◆ EXERCISE GOAL: Lines containing the word "asynchronous" are to be copied from the data below.

◆ RECORDS SUPPLIED:
======

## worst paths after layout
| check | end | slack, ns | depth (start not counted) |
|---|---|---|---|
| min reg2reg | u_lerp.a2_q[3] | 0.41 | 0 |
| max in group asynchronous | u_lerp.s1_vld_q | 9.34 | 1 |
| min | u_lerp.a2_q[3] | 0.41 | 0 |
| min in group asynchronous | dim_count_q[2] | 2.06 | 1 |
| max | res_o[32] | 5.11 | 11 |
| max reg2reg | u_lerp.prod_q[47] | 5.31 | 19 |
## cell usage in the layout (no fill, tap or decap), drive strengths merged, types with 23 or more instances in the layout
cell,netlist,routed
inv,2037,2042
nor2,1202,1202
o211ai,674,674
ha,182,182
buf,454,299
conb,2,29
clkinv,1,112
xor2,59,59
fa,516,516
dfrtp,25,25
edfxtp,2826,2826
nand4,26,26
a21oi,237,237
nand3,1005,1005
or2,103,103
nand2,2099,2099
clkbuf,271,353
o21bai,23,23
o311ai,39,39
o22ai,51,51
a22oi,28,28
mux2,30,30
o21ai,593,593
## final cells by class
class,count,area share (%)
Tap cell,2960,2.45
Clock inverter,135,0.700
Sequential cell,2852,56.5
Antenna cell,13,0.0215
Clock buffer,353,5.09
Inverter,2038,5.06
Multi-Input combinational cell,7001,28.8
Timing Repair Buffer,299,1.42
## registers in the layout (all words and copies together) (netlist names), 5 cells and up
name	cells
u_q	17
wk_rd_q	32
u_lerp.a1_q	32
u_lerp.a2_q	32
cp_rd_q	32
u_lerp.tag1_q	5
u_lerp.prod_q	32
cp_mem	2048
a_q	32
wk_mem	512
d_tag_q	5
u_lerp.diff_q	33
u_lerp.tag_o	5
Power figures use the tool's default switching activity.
[src/rtl/core/sbp_ram.sv]
// ----------------------------------------------------------------------------
// Generic RAM
// One write port, one read port, registered read data.
// ----------------------------------------------------------------------------
module sbp_ram #(
    parameter int WIDTH = 8,
    parameter int DEPTH = 64
) (
    input  logic                     clk,
    input  logic                     we,
    input  logic [$clog2(DEPTH)-1:0] waddr,
    input  logic [WIDTH-1:0]         wdata,
    input  logic [$clog2(DEPTH)-1:0] raddr,
    output logic [WIDTH-1:0]         rdata
);

    logic [WIDTH-1:0] mem [DEPTH];

    // write and registered read
    always_ff @(posedge clk)
    begin
        if (we)
        begin
            mem[waddr] <= wdata;
        end
        rdata <= mem[raddr];
    end

endmodule

[src/rtl/core/sbp_class_tbl.sv]
// ----------------------------------------------------------------------------
// Size class table
// Holds the size classes, ages them and marks classes for eviction.
// ----------------------------------------------------------------------------
module sbp_class_tbl #(
    parameter int CLASSES = 16,
    parameter int CW      = 4
) (
    input  logic                          clk,
    input  logic                          rst_n,
    input  sbp_pkg::cls_cmd_t             cmd,
    input  logic [CW-1:0]                 rd_idx,
    output logic                          rd_valid,
    output logic [sbp_pkg::DIM_W-1:0]     rd_w,
    output logic [sbp_pkg::DIM_W-1:0]     rd_h,
    input  logic [CW-1:0]                 wr_idx,
    input  logic [sbp_pkg::DIM_W-1:0]     wr_w,
    input  logic [sbp_pkg::DIM_W-1:0]     wr_h,
    input  logic [CLASSES-1:0]            busy_mask,
    input  logic [sbp_pkg::LIMIT_W-1:0]   idle_limit,
    output logic [CLASSES-1:0]            evict_mask
);
    import sbp_pkg::*;

    logic [CLASSES-1:0] valid_reg, valid_next;
    logic [IDLE_W-1:0]  idle_reg [CLASSES];
    logic [IDLE_W-1:0]  idle_next [CLASSES];
    logic [CLASSES-1:0] evict_reg, evict_next;
    logic [DIM_W-1:0]   w_reg [CLASSES];
    logic [DIM_W-1:0]   h_reg [CLASSES];
    logic [IDLE_W-1:0]  aged;

    assign rd_valid   = valid_reg[rd_idx];
    assign rd_w       = w_reg[rd_idx];
    assign rd_h       = h_reg[rd_idx];
    assign evict_mask = evict_reg;

    // claim, clear and the aging round over all classes
    always_comb
    begin
        valid_next = valid_reg;
        idle_next  = idle_reg;
        evict_next = evict_reg;
        aged       = '0;
        if (cmd.clear)
        begin
            valid_next = '0;
        end
        else if (cmd.claim)
        begin
            valid_next[wr_idx] = 1'b1;
            idle_next[wr_idx]  = '0;
        end
        else if (cmd.age)
        begin
            for (int c = 0; c < CLASSES; c++)
            begin
                aged          = busy_mask[c] ? '0 : sat_inc(idle_reg[c]);
                evict_next[c] = valid_reg[c] && !busy_mask[c] &&
                                (aged > IDLE_W'(idle_limit));
                if (valid_reg[c])
                begin
                    idle_next[c] = evict_next[c] ? '0 : aged;
                end
                if (evict_next[c])
                begin
                    valid_next[c] = 1'b0;
                end
            end
        end
    end

    // control state
    always_ff @(posedge clk or negedge rst_n)
    begin
        if (!rst_n)
        begin
            valid_reg <= '0;
            evict_reg <= '0;
            for (int c = 0; c < CLASSES; c++)
            begin
                idle_reg[c] <= '0;
            end
        end
        else
        begin
            valid_reg <= valid_next;
            evict_reg <= evict_next;
            idle_reg  <= idle_next;
        end
    end

    // class sizes
    always_ff @(posedge clk)
    begin
        if (cmd.claim && !cmd.clear)
        begin
            w_reg[wr_idx] <= wr_w;
            h_reg[wr_idx] <= wr_h;
        end
    end

endmodule
## config.mk

```make
export PLATFORM = sky130hd
export DESIGN_NAME = alt_newest
export DESIGN_NICKNAME = d
export VERILOG_FILES = /design/src/alt_pkg.sv /design/src/alt_newest.sv
export SDC_FILE = /design/constraint.sdc
export NUM_CORES = 1
export LEC_CHECK = 0
export BUFFER_PORTS_ARGS = -buffer_cell sky130_fd_sc_hd__buf_2
export CAP_MARGIN = 5
export CORE_AREA = 2 2 108 110
export DETAILED_ROUTE_END_ITERATION = 12
export DIE_AREA = 0 0 110 112
export PLACE_DENSITY = 0.81
export SKIP_LAST_GASP = 1
export SLEW_MARGIN = 15
export SYNTH_ARGS = -nofsm -noshare
export SYNTH_HDL_FRONTEND = slang
export SYNTH_SLANG_ARGS = --single-unit
```

## constraint.sdc

```tcl
create_clock -name vclk -period 7.9
set_input_delay 0 -clock vclk [all_inputs]
set_output_delay 0 -clock vclk [all_outputs]
set_load 0.005 [all_outputs]
```
$ cat src/sv/tbs_pkg.sv
// ----------------------------------------------------------------------------
// tbs_pkg: shared types and constants for the barycentric setup block
// Coordinate, vector and queue word types, axis codes and datapath widths.
// ----------------------------------------------------------------------------
`default_nettype none

package tbs_pkg;

   // coordinate and difference widths
   localparam int COORD_W = 32;
   localparam int DIFF_W  = COORD_W + 1;
   localparam int PROD_W  = 2 * DIFF_W;
   localparam int MAG_W   = PROD_W + 1;
   localparam int WIDE_W  = 2 * MAG_W;

   // axis codes
   localparam logic [1:0] AXIS_X = 2'd0;
   localparam logic [1:0] AXIS_Y = 2'd1;
   localparam logic [1:0] AXIS_Z = 2'd2;

   typedef logic signed [COORD_W-1:0] coord_type;
   typedef coord_type [2:0]           vec_type;
   typedef vec_type [2:0]             tri_type;

   // classified triangle: axis plus projected u/v of a, b, c
   typedef struct packed {
      logic [1:0]    axis;
      coord_type [2:0] pu;
      coord_type [2:0] pv;
   } item_type;

   // one setup result
   typedef struct packed {
      logic [1:0] axis;
      coord_type  r0u;
      coord_type  r0v;
      coord_type  r0o;
      coord_type  r1u;
      coord_type  r1v;
      coord_type  r1o;
      logic       degenerate;
   } result_type;

endpackage

`default_nettype wire

$ cat src/sv/tbs_queue.sv
// ----------------------------------------------------------------------------
// tbs_queue: short word queue between front and back
// Four-entry circular buffer with a fill count.
// ----------------------------------------------------------------------------
`default_nettype none

module tbs_queue import tbs_pkg::*; (
   input  logic     clock,
   input  logic     reset,
   input  logic     push,
   input  item_type push_item,
   output logic     full,
   input  logic     pop,
   output item_type pop_item,
   output logic     empty
);

   localparam int DEPTH = 4;
   localparam int AW    = $clog2(DEPTH);

   item_type      mem_ff [DEPTH];
   logic [AW-1:0] wr_ff, rd_ff;
   logic [AW:0]   cnt_ff;
   logic          do_push, do_pop;

   assign full     = (cnt_ff == (AW+1)'(DEPTH));
   assign empty    = (cnt_ff == '0);
   assign do_push  = push && !full;
   assign do_pop   = pop && !empty;
   assign pop_item = mem_ff[rd_ff];

   // pointers and count
   always_ff @(posedge clock) begin
      if (reset) begin
         wr_ff  <= '0;
         rd_ff  <= '0;
         cnt_ff <= '0;
      end else begin
         if (do_push) wr_ff <= wr_ff + 1'b1;
         if (do_pop)  rd_ff <= rd_ff + 1'b1;
         cnt_ff <= cnt_ff + (AW+1)'(do_push) - (AW+1)'(do_pop);
      end
   end

   // storage
   always_ff @(posedge clock) begin
      if (do_push) mem_ff[wr_ff] <= push_item;
   end

endmodule

`default_nettype wire

$ cat config.mk
export PLATFORM = sky130hd
export DESIGN_NAME = tbs_queue
export DESIGN_NICKNAME = d
export VERILOG_FILES = /design/src/sv/tbs_pkg.sv /design/src/sv/tbs_queue.sv
export SDC_FILE = /design/constraint.sdc
export NUM_CORES = 1
export LEC_CHECK = 0
export ABC_AREA = 1
export CAP_MARGIN = 20
export CORE_UTILIZATION = 45
export DETAILED_ROUTE_END_ITERATION = 6
export DONT_BUFFER_PORTS = 1
export PLACE_DENSITY_LB_ADDON = 0.08
export SLEW_MARGIN = 10
export SYNTH_ARGS = -nofsm -noshare
export SYNTH_HDL_FRONTEND = slang
export SYNTH_SLANG_ARGS = --single-unit
$ cat constraint.sdc
create_clock -name clock -period 11.1 [get_ports clock]
set_input_delay 0.555 -clock clock [delete_from_list [all_inputs] [get_ports clock]]
set_output_delay 0.555 -clock clock [all_outputs]
set_load 0.005 [all_outputs]
==> impl_results.md <==
* Core area at 0.0634 mm2
* P_leak at 0.0108 uW
* Routed Antenna Nets at 0
* DRT Pass-1 Iters at 5
* PwrDens at 228 mW/mm2
* Total chip power at 7620 uW
* Total track usage at 20.2%
* Antenna violations before repair at 5
* Chip Width at 256 um
* Fin Setup TNS at 0 ps
* Drt total wl at 67300 um
* Worst skew pair latency at 610 ps
* Max_cap viols at 0
* CTS Buf Count at 81
* Crit path required time at 10550 ps
* DR iter-0 viols at 1211
* GR Overflow Total at 0
* Initial Util at 45.8%
* Worst slack at placement at 7370 ps
* Sequential fraction of the synthesis area at 80.9%
* Final period utilization at 40.3%
* Ys Warns at 0
* Clock root cell: clkbuf_16
* Worst min path class: primary input to register
* Postcts setup bufs at 0
* Clock Skew at 14.1 ps
* Post-Syn Area at 0.0290 mm2
* CTS H-Tree Depth at 3
* Syn_nets at 2149
* Worst Setup Start Kind: register
* Critical Path Sink Type: output port
* CTS hold repair buffers at 119
* P&R area growth vs syn at 15.3%
* Proportion of layout cells with a drive suffix above 1 at 6.33%
* Detail Placement HPWL at 35500 um
* Clk slew on worst S/H paths at 60 ps
* R2R setup slack at 7540 ps
* Switching power at 2170 uW
* TritonCTS clock tree: yes
* Final Util at 52.8%
* Global-route wire length before repair at 100000 um
* Nets at 2242
* Die Span Y at 256 um
* Max Fclk at 0.224 GHz
* Placed cells at 2680
* Post-Syn Instances at 1944
* Final setup viols at 0
* RSZ-0062 raised after global routing: no
* Worst VDD drop at 0.146 mV
* Post-synthesis register bit count at 785
* Max transition margin at 25.1%
* Synthesized area per cell at 14.9 um2
* Via density at 5.55
* Outcome: finished clean
* Int Pwr at 5460 uW
* Clk buf depth at 3
* Number of global-route vias before repair at 15700
* Vias at 16400
* Seq pwr share at 48.4%
* Clock power share at 34.1%
* Sw Share at 28.4%
* Max Transition Viols Final at 0
* Sink Count at 785
* CP Max Fanout at 106
* Slew @ Worst Pin at 1120 ps
* Resized cells post-CTS at 0
* Cell Rows at 92
* Crit path kind: register to output port
* DR DRC count at 0
* Critical Path AT at 3910 ps
* Final WS setup at 6630 ps
* GPL Wtd Cong at 0.753
* DIE AREA at 0.0656 mm2
* Largest net degree at the start of global routing at 195
* Buffers on Ports at 0
* Final hold viol count at 0
* Post-Layout Cell Count at 2950
* Comb pwr share at 17.5%
* Final min period at 4470 ps
* Mean routed wirelength per cell at 22.8 um
* Ports at 394
* Cell variety after synth at 18
-- final timing paths --
kind                 startpoint            end  cells past startpoint
setup / recovery       register  pop_item[129]                      4
hold / removal    push_item[22]  mem_ff[0][22]                      0
setup reg to reg      cnt_ff[1]  mem_ff[3][90]                      6
hold reg to reg        rd_ff[0]       register                      2
-- synth_stat cells --
cell | instances | area share, %
inv_2 | 1 | 0.013
nand3_1 | 4 | 0.069
edfxtp_1 | 776 | 80
o21ai_0 | 334 | 5.8
buf_4 | 17 | 0.44
nand2_1 | 12 | 0.16
nor2_1 | 402 | 5.2
dfxtp_1 | 9 | 0.62
ha_1 | 6 | 0.26
fa_1 | 1 | 0.069
a21oi_1 | 5 | 0.086
o21ai_1 | 54 | 0.93
buf_6 | 4 | 0.16
inv_6 | 1 | 0.030
inv_1 | 18 | 0.23
o22ai_1 | 194 | 4.2
clkbuf_1 | 58 | 0.75
buf_2 | 48 | 0.83
-- layout by cell type (no fill, tap or decap) --
cell	n
edfxtp_1	776
nor2_1	398
o21ai_0	334
o22ai_1	194
dlygate4sd3_1	119
clkbuf_16	84
o21ai_1	54
clkbuf_1	22
inv_1	18
clkinv_1	18
nand2_1	12
buf_4	12
clkinv_2	10
dfxtp_1	7
ha_1	6
a21oi_1	5
bufinv_16	5
buf_12	5
nor2_4	4
nand3_1	4
clkbuf_8	4
diode_2	3
clkinv_8	2
inv_6	2
dfxtp_4	2
clkinv_4	2
fa_1	1
buf_16	1
-- registers in the layout (all words and copies together) (netlist names), named ones only --
register	cells
rd_ff	2
wr_ff	2
cnt_ff	3
mem_ff	776
-- final cells by class --
cell class / instances / area [um2]
well taps: 846 / 1060
diodes: 3 / 7.51
clock buffers: 110 / 2240
multi-input cells: 1012 / 4880
flip-flops and latches: 785 / 23500
inverters: 20 / 92.6
fillers: 5156 / 29900
repair buffers: 137 / 1410
clock inverters: 37 / 310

======

◆ TASK RESULT:
| max in group asynchronous | u_lerp.s1_vld_q | 9.34 | 1 |
| min in group asynchronous | dim_count_q[2] | 2.06 | 1 |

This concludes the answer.